Uma Paithankar, Research Technician II, Mass General Cancer Center

Among children, pediatric brain tumors are a leading source of cancer-induced mortality. There exists a need to track treatment response of this vulnerable patient population, so that patients are matched with the right therapy. Treatment response is one of the most telling prognostic factors, where patient relapse often precedes poor health outcomes. Circulating tumor cells (CTCs) are cells that are shed from cancerous tumors and have entered the bloodstream, allowing for potential metastases outside the primary tumor. Our group’s microfluidic device enriches CTCs from blood by negative depletion, i.e., diverting red blood cells, platelets, and white blood cells into waste bags; however, the device output still has small populations of blood and immune cells remaining alongside the CTCs.
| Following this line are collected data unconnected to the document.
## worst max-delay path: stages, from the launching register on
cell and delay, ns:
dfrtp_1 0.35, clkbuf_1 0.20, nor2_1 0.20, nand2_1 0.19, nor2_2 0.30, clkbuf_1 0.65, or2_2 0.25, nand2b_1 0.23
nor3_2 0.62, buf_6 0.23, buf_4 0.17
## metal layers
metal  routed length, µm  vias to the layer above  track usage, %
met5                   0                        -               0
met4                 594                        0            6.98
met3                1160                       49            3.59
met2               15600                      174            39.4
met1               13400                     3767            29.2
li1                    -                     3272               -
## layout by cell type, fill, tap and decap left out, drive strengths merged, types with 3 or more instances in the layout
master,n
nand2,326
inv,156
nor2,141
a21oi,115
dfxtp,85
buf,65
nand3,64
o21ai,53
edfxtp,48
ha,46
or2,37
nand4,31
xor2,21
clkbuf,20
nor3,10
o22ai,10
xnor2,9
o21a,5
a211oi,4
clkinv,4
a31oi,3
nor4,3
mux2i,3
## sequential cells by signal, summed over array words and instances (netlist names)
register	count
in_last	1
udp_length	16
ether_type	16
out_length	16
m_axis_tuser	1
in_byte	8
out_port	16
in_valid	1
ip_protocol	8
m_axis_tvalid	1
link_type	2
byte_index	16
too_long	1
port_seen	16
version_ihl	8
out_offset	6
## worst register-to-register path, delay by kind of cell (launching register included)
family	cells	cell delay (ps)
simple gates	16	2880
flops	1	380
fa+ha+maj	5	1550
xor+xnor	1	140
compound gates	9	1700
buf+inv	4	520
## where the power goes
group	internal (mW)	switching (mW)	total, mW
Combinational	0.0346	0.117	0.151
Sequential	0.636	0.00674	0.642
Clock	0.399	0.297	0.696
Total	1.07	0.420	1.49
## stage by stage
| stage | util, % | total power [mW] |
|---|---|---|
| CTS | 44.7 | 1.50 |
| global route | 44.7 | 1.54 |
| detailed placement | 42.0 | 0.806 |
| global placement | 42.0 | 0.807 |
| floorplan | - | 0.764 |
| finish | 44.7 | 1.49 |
## config.mk

```make
export PLATFORM = sky130hd
export DESIGN_NAME = streaming_substring_search_top_flat
export DESIGN_NICKNAME = d
export VERILOG_FILES = /design/src/hw/rtl/ssrch_pkg.sv /design/src/hw/rtl/ssrch_in_if.sv /design/src/hw/rtl/ssrch_out_if.sv /design/src/hw/rtl/streaming_substring_search_top.sv /design/src/flat_wrapper.sv
export SDC_FILE = /design/constraint.sdc
export NUM_CORES = 2
export LEC_CHECK = 0
export ABC_AREA = 1
export BUFFER_PORTS_ARGS = -buffer_cell sky130_fd_sc_hd__buf_2
export CELL_PAD_IN_SITES_DETAIL_PLACEMENT = 1
export CELL_PAD_IN_SITES_GLOBAL_PLACEMENT = 1
export CORE_ASPECT_RATIO = 1.1
export CORE_UTILIZATION = 32
export CTS_CLUSTER_SIZE = 20
export DETAILED_ROUTE_END_ITERATION = 7
export PLACE_DENSITY_LB_ADDON = 0.1
export RECOVER_POWER = 50
export SLEW_MARGIN = 20
export SYNTH_ARGS = -nofsm -noshare
export SYNTH_HDL_FRONTEND = slang
export SYNTH_SLANG_ARGS = --single-unit
```

## constraint.sdc

```tcl
create_clock -name clk -period 12.6 [get_ports clk]
set_input_delay 1.26 -clock clk [delete_from_list [all_inputs] [get_ports clk]]
set_output_delay 1.26 -clock clk [all_outputs]
set_load 0.01 [all_outputs]
```

## src/hw/rtl/ssrch_pkg.sv

```systemverilog
// ----------------------------------------------------------------------------
// Streaming substring search package
// Sizes, register indexes and shared types for the substring search block.
// ----------------------------------------------------------------------------
package ssrch_pkg;

  // Longest needle the window can hold (1 to 32).
  localparam int MAX_NEEDLE    = 32;
  // Width of the haystack position counter (8 to 64).
  localparam int POSITION_BITS = 32;

  // The needle registers always hold 32 bytes in four 64-bit words.
  localparam int NEEDLE_SLOTS  = 32;
  localparam int NEEDLE_WORDS  = 4;
  localparam int SLOT_W        = $clog2(NEEDLE_SLOTS);
  localparam int LEN_W         = 6;
  localparam int FILL_W        = $clog2(MAX_NEEDLE + 1);

  localparam int CFG_INDEX_W   = 3;
  localparam int CFG_DATA_W    = 64;
  localparam int MATCH_START_W = 32;

  // Configuration register indexes.
  localparam logic [CFG_INDEX_W-1:0] REG_NEEDLE_LENGTH = 3'd0;
  localparam logic [CFG_INDEX_W-1:0] REG_NEEDLE_LOW    = 3'd1;
  localparam logic [CFG_INDEX_W-1:0] REG_NEEDLE_SECOND = 3'd2;
  localparam logic [CFG_INDEX_W-1:0] REG_NEEDLE_THIRD  = 3'd3;
  localparam logic [CFG_INDEX_W-1:0] REG_NEEDLE_HIGH   = 3'd4;

  typedef logic [7:0]               byte_t;
  typedef logic [POSITION_BITS-1:0] pos_t;
  typedef logic [FILL_W-1:0]        fill_t;
  typedef logic [LEN_W-1:0]         len_t;

endpackage

```

## src/hw/rtl/ssrch_in_if.sv

```systemverilog
// ----------------------------------------------------------------------------
// Haystack input channel
// Valid/ready channel carrying one haystack byte and its end marker per beat.
// ----------------------------------------------------------------------------
interface ssrch_in_if;
  logic                valid;
  logic                ready;
  ssrch_pkg::byte_t    hay_byte;
  logic                last_byte;

  modport source (output valid, output hay_byte, output last_byte, input ready);
  modport sink   (input valid, input hay_byte, input last_byte, output ready);
endinterface

```

## src/hw/rtl/ssrch_out_if.sv

```systemverilog
// ----------------------------------------------------------------------------
// Search result channel
// Valid/ready channel carrying one search result per beat.
// ----------------------------------------------------------------------------
interface ssrch_out_if;
  logic                                   valid;
  logic                                   ready;
  logic                                   match_found;
  logic [ssrch_pkg::MATCH_START_W-1:0]    match_start;
  logic                                   no_match;
  logic                                   haystack_done;

  modport source (output valid, output match_found, output match_start,
                  output no_match, output haystack_done, input ready);
  modport sink   (input valid, input match_found, input match_start,
                  input no_match, input haystack_done, output ready);
endinterface

```

## src/hw/rtl/streaming_substring_search_top.sv

```systemverilog
// ----------------------------------------------------------------------------
// Streaming substring search
// Finds the first occurrence of a configured needle in a byte stream.
// ----------------------------------------------------------------------------
// Usage:
//   in_ch carries one haystack byte per beat; last_byte marks the end of a
//   haystack. out_ch returns exactly one result beat per input beat, in order.
//   The first match in a haystack raises match_found with the index of the
//   match start; a haystack that ends without a match raises no_match on its
//   last beat. haystack_done echoes last_byte, after which the search state
//   clears for the next haystack. An empty needle matches at index 0.
//   The needle and its length are written through the cfg_ port; the user must
//   write them only while no beat is in flight, as the block does not enforce it.
// Timing:
//   A byte is captured in an input register, compared against the needle in
//   combinational logic (32 parallel byte compares on the shifted window) and
//   lands in the result register; throughput is 1 beat per cycle while the
//   receiver is ready. When the receiver stalls, the result register holds and
//   one more byte is kept in the input register before in_ch.ready drops.
//   A synchronous reset clears the needle, the window and the position.
// ----------------------------------------------------------------------------
module streaming_substring_search_top (
  input  logic                                 clk,
  input  logic                                 rst_n,
  ssrch_in_if.sink                             in_ch,
  ssrch_out_if.source                          out_ch,
  input  logic                                 cfg_we,
  input  logic [ssrch_pkg::CFG_INDEX_W-1:0]    cfg_index,
  input  logic [ssrch_pkg::CFG_DATA_W-1:0]     cfg_wdata
);

  localparam int MAXN = ssrch_pkg::MAX_NEEDLE;

  // Configuration
  ssrch_pkg::len_t                   needle_len_r;
  logic [ssrch_pkg::CFG_DATA_W-1:0]  needle_words_r [ssrch_pkg::NEEDLE_WORDS];
  ssrch_pkg::byte_t                  needle_byte    [ssrch_pkg::NEEDLE_SLOTS];

  // Input register
  logic                              s1_valid_r;
  ssrch_pkg::byte_t                  s1_byte_r;
  logic                              s1_last_r;

  // Search state
  ssrch_pkg::byte_t                  win_r   [MAXN];
  ssrch_pkg::byte_t                  win_nxt [MAXN];
  ssrch_pkg::pos_t                   seen_r, seen_nxt;
  ssrch_pkg::fill_t                  fill_r, fill_inc;
  logic                              matched_r;

  // Result register
  logic                              out_valid_r;
  logic                              found_r;
  logic [ssrch_pkg::MATCH_START_W-1:0] start_r;
  logic                              no_match_r;
  logic                              done_r;

  // Compare path
  ssrch_pkg::len_t                   len_eff;
  logic [ssrch_pkg::SLOT_W-1:0]      slot_idx [MAXN];
  logic [MAXN-1:0]                   byte_ok;
  logic                              found;
  ssrch_pkg::pos_t                   start_pos;
  logic                              adv;

  // ---------------------------------------------------------------------------
  // Configuration registers
  // ---------------------------------------------------------------------------
  always_ff @(posedge clk) begin
    if (!rst_n) begin
      needle_len_r <= '0;
      for (int w = 0; w < ssrch_pkg::NEEDLE_WORDS; w++) begin
        needle_words_r[w] <= '0;
      end
    end else if (cfg_we) begin
      unique case (cfg_index)
        ssrch_pkg::REG_NEEDLE_LENGTH: needle_len_r      <= cfg_wdata[ssrch_pkg::LEN_W-1:0];
        ssrch_pkg::REG_NEEDLE_LOW:    needle_words_r[0] <= cfg_wdata;
        ssrch_pkg::REG_NEEDLE_SECOND: needle_words_r[1] <= cfg_wdata;
        ssrch_pkg::REG_NEEDLE_THIRD:  needle_words_r[2] <= cfg_wdata;
        ssrch_pkg::REG_NEEDLE_HIGH:   needle_words_r[3] <= cfg_wdata;
        default: ;
      endcase
    end
  end

  always_comb begin
    for (int k = 0; k < ssrch_pkg::NEEDLE_SLOTS; k++) begin
      needle_byte[k] = needle_words_r[k / 8][(k % 8) * 8 +: 8];
    end
  end

  // ---------------------------------------------------------------------------
  // Handshake
  // ---------------------------------------------------------------------------
  assign adv         = s1_valid_r && (!out_valid_r || out_ch.ready);
  assign in_ch.ready = !s1_valid_r || adv;

  always_ff @(posedge clk) begin
    if (!rst_n) begin
      s1_valid_r <= 1'b0;
    end else if (in_ch.ready) begin
      s1_valid_r <= in_ch.valid;
    end
  end

  always_ff @(posedge clk) begin
    if (in_ch.valid && in_ch.ready) begin
      s1_byte_r <= in_ch.hay_byte;
      s1_last_r <= in_ch.last_byte;
    end
  end

  // ---------------------------------------------------------------------------
  // Window compare
  // ---------------------------------------------------------------------------
  always_comb begin
    len_eff = (needle_len_r > ssrch_pkg::LEN_W'(MAXN)) ? ssrch_pkg::LEN_W'(MAXN)
                                                        : needle_len_r;
    fill_inc = (fill_r < ssrch_pkg::FILL_W'(MAXN)) ? fill_r + 1'b1 : fill_r;

    win_nxt[0] = s1_byte_r;
    for (int k = 1; k < MAXN; k++) begin
      win_nxt[k] = win_r[k-1];
    end

    // Window entry k (newest first) lines up with needle byte len-1-k.
    for (int k = 0; k < MAXN; k++) begin
      slot_idx[k] = ssrch_pkg::SLOT_W'(len_eff - ssrch_pkg::LEN_W'(1)
                                       - ssrch_pkg::LEN_W'(k));
      byte_ok[k]  = (ssrch_pkg::LEN_W'(k) >= len_eff) ||
                    (win_nxt[k] == needle_byte[slot_idx[k]]);
    end

    found = !matched_r &&
            ((len_eff == '0) ||
             ((ssrch_pkg::LEN_W'(fill_inc) >= len_eff) && (&byte_ok)));

    start_pos = (len_eff == '0) ? '0
              : seen_r - ssrch_pkg::POSITION_BITS'(len_eff - ssrch_pkg::LEN_W'(1));

    seen_nxt = (&seen_r) ? seen_r : seen_r + 1'b1;
  end

  // ---------------------------------------------------------------------------
  // Search state
  // ---------------------------------------------------------------------------
  always_ff @(posedge clk) begin
    if (!rst_n) begin
      for (int k = 0; k < MAXN; k++) begin
        win_r[k] <= '0;
      end
      seen_r    <= '0;
      fill_r    <= '0;
      matched_r <= 1'b0;
    end else if (adv) begin
      if (s1_last_r) begin
        for (int k = 0; k < MAXN; k++) begin
          win_r[k] <= '0;
        end
        seen_r    <= '0;
        fill_r    <= '0;
        matched_r <= 1'b0;
      end else begin
        win_r     <= win_nxt;
        seen_r    <= seen_nxt;
        fill_r    <= fill_inc;
        matched_r <= matched_r || found;
      end
    end
  end

  // ---------------------------------------------------------------------------
  // Result register
  // ---------------------------------------------------------------------------
  always_ff @(posedge clk) begin
    if (!rst_n) begin
      out_valid_r <= 1'b0;
    end else if (adv) begin
      out_valid_r <= 1'b1;
    end else if (out_ch.ready) begin
      out_valid_r <= 1'b0;
    end
  end

  always_ff @(posedge clk) begin
    if (adv) begin
      found_r    <= found;
      start_r    <= found ? ssrch_pkg::MATCH_START_W'(start_pos) : '0;
      no_match_r <= s1_last_r && !(matched_r || found);
      done_r     <= s1_last_r;
    end
  end

  assign out_ch.valid         = out_valid_r;
  assign out_ch.match_found   = found_r;
  assign out_ch.match_start   = start_r;
  assign out_ch.no_match      = no_match_r;
  assign out_ch.haystack_done = done_r;

  // ---------------------------------------------------------------------------
  // Assertions
  // ---------------------------------------------------------------------------
  a_found_excludes_nomatch: assert property (@(posedge clk) disable iff (!rst_n)
    out_valid_r |-> !(found_r && no_match_r))
    else $error("match_found and no_match both set");

  a_nomatch_only_at_end: assert property (@(posedge clk) disable iff (!rst_n)
    (out_valid_r && no_match_r) |-> done_r)
    else $error("no_match outside the last beat of a haystack");

  a_clear_after_last: assert property (@(posedge clk) disable iff (!rst_n)
    (adv && s1_last_r) |=> (seen_r == '0 && fill_r == '0 && !matched_r))
    else $error("search state not cleared after the last beat");

  a_match_sticks: assert property (@(posedge clk) disable iff (!rst_n)
    (adv && found && !s1_last_r) |=> matched_r)
    else $error("match flag not kept after a reported match");

  a_fill_bounded: assert property (@(posedge clk) disable iff (!rst_n)
    fill_r <= ssrch_pkg::FILL_W'(MAXN))
    else $error("window fill count beyond the window size");

  a_stage_holds: assert property (@(posedge clk) disable iff (!rst_n)
    (s1_valid_r && !adv) |=> s1_valid_r)
    else $error("input register dropped a byte while stalled");

endmodule
```

## src/flat_wrapper.sv

```systemverilog
// flat-port wrapper written by rule: the top's interface ports become plain ports
module streaming_substring_search_top_flat 
  (clk, rst_n, cfg_we, cfg_index, cfg_wdata, in_ch_valid, in_ch_hay_byte, in_ch_last_byte, in_ch_ready, out_ch_valid, out_ch_match_found, out_ch_match_start, out_ch_no_match, out_ch_haystack_done, out_ch_ready);
  ssrch_in_if in_ch_i ();
  ssrch_out_if out_ch_i ();
  input  logic clk;
  input  logic rst_n;
  input  logic cfg_we;
  input  logic [ssrch_pkg::CFG_INDEX_W-1:0] cfg_index;
  input  logic [ssrch_pkg::CFG_DATA_W-1:0] cfg_wdata;
  input wire logic [$bits(in_ch_i.valid)-1:0] in_ch_valid;
  input wire logic [$bits(in_ch_i.hay_byte)-1:0] in_ch_hay_byte;
  input wire logic [$bits(in_ch_i.last_byte)-1:0] in_ch_last_byte;
  output wire logic [$bits(in_ch_i.ready)-1:0] in_ch_ready;
  output wire logic [$bits(out_ch_i.valid)-1:0] out_ch_valid;
  output wire logic [$bits(out_ch_i.match_found)-1:0] out_ch_match_found;
  output wire logic [$bits(out_ch_i.match_start)-1:0] out_ch_match_start;
  output wire logic [$bits(out_ch_i.no_match)-1:0] out_ch_no_match;
  output wire logic [$bits(out_ch_i.haystack_done)-1:0] out_ch_haystack_done;
  input wire logic [$bits(out_ch_i.ready)-1:0] out_ch_ready;
  assign in_ch_i.valid = in_ch_valid;
  assign in_ch_i.hay_byte = in_ch_hay_byte;
  assign in_ch_i.last_byte = in_ch_last_byte;
  assign in_ch_ready = in_ch_i.ready;
  assign out_ch_valid = out_ch_i.valid;
  assign out_ch_match_found = out_ch_i.match_found;
  assign out_ch_match_start = out_ch_i.match_start;
  assign out_ch_no_match = out_ch_i.no_match;
  assign out_ch_haystack_done = out_ch_i.haystack_done;
  assign out_ch_i.ready = out_ch_ready;
  streaming_substring_search_top u_core (.clk(clk), .rst_n(rst_n), .in_ch(in_ch_i), .out_ch(out_ch_i), .cfg_we(cfg_we), .cfg_index(cfg_index), .cfg_wdata(cfg_wdata));
endmodule
```

* Word level (Yosys, flattened, before mapping) *
Memory sizes are Yosys's and may differ from the RTL's.
Cells that the tools add are included.

storage, ports and cells
  bits in registers = 339
  RAM bits = 256
  bits of input ports = 81
  output and inout bits = 37
  word-level logic and storage cells = 400
  memories kept = 1

cells by class
  add/sub/neg operators = 36
  order comparisons = 67
  equal/unequal tests = 37
  multiplexer cells = 126
  bitwise logic cells = 37
  reduce and logical (&&, ||, !) cells = 53

memory list
  name                   depth  width  read ports  clocked after Yosys merged registers in  write ports  line                                  text
  u_core.needle_words_r  4      64     4           0                                        4            streaming_substring_search_top.sv:36  logic [ssrch_pkg::CFG_DATA_W-1:0] needle_words_r [ssrch_pkg::NEEDLE_WORDS];

operators by type and width
  kind                                                                   number
  8-bit binary-select mux with 5-bit select                              32
  8-bit 2-to-1 mux                                                       64
  8-bit equality test                                                    32
  256-bit 2-to-1 mux                                                     1
  64-bit 2-to-1 mux                                                      4
  6-bit >= comparator (second input constant)                            32
  5-bit NOT with 6-bit output                                            32
  5-bit by 6-bit >= comparator with 1-bit output (first input constant)  16
  5-bit subtractor (second input constant)                               16
  32-bit 2-to-1 mux                                                      2
  32-bit AND reduction                                                   2
  4-bit by 6-bit >= comparator with 1-bit output (first input constant)  8
  5-bit by 4-bit subtractor with 5-bit output (second input constant)    8
  1-bit logical OR                                                       36
  32-bit by 1-bit adder with 32-bit output (second input constant)       1
  32-bit subtractor                                                      1
  3-bit by 6-bit >= comparator with 1-bit output (first input constant)  4
  1-bit 2-to-1 mux                                                       20
  5-bit by 3-bit subtractor with 5-bit output (second input constant)    4
  6-bit 2-to-1 mux                                                       3
  1-bit by 6-bit >= comparator with 1-bit output (first input constant)  2
  2-bit by 6-bit >= comparator with 1-bit output (first input constant)  2
  5-bit by 1-bit subtractor with 5-bit output (second input constant)    2
  5-bit by 2-bit subtractor with 5-bit output (second input constant)    2
  other kinds (18)                                                       30

* Depth between registers and ports, before layout *
  depth in word-level cells = 17
  depth in mapped cells = 32
  depth with buffers taken out = 29

* Worst setup path before layout *
Ideal clock, no wire load.

  kind = in2reg
  start point = input port cfg_we
  end point = memory u_core.needle_words_r[1][0] in the netlist's numbering, enable pin
  data arrival time = 6.318 ns
  required time = 12.018 ns
  slack = 5.700 ns
  cell stages on the path = 4
  buffers on the path = 0
  cell sequence = inv_1 -> nor2_1 -> inv_1 -> o31ai_1

RTL lines
  item         line                                  text
  from (decl)  flat_wrapper.sv:8                     input logic cfg_we;
  to (decl)    streaming_substring_search_top.sv:36

* Final worst setup path *
  start point = input port rst_n
  end point = register u_core.win_r, in the netlist u_core.win_nxt[67]

RTL lines
  item                  line                                   text
  from (decl)           flat_wrapper.sv:7                      input logic rst_n;
  to (signal assigned)  streaming_substring_search_top.sv:165  win_r <= win_nxt;
  to (decl)             streaming_substring_search_top.sv:45   ssrch_pkg::byte_t win_r [MAXN];

No word-level cell between the ends.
The exact cellular makeup of this device's output from pediatric patients has been uncharacterized. We aim to address this gap and understand the cellular composition of the pediatric CTC-enriched output. Furthermore, we seek to characterize the ambient mRNAs present. To investigate the output, we processed pediatric healthy and medulloblastoma blood through our device, followed by 10x Chromium-based single-cell RNA-sequencing to identify cell populations present. We found highly efficient depletion of red blood cells, platelets, and white blood cells. Among our background cellular composition, we identify subsets of neutrophils and additional immune cell populations. Ultimately, by understanding the CTC-enriched output's cellular composition, we hope to identify potential biomarkers to track treatment response and cancer progression in young brain cancer patients.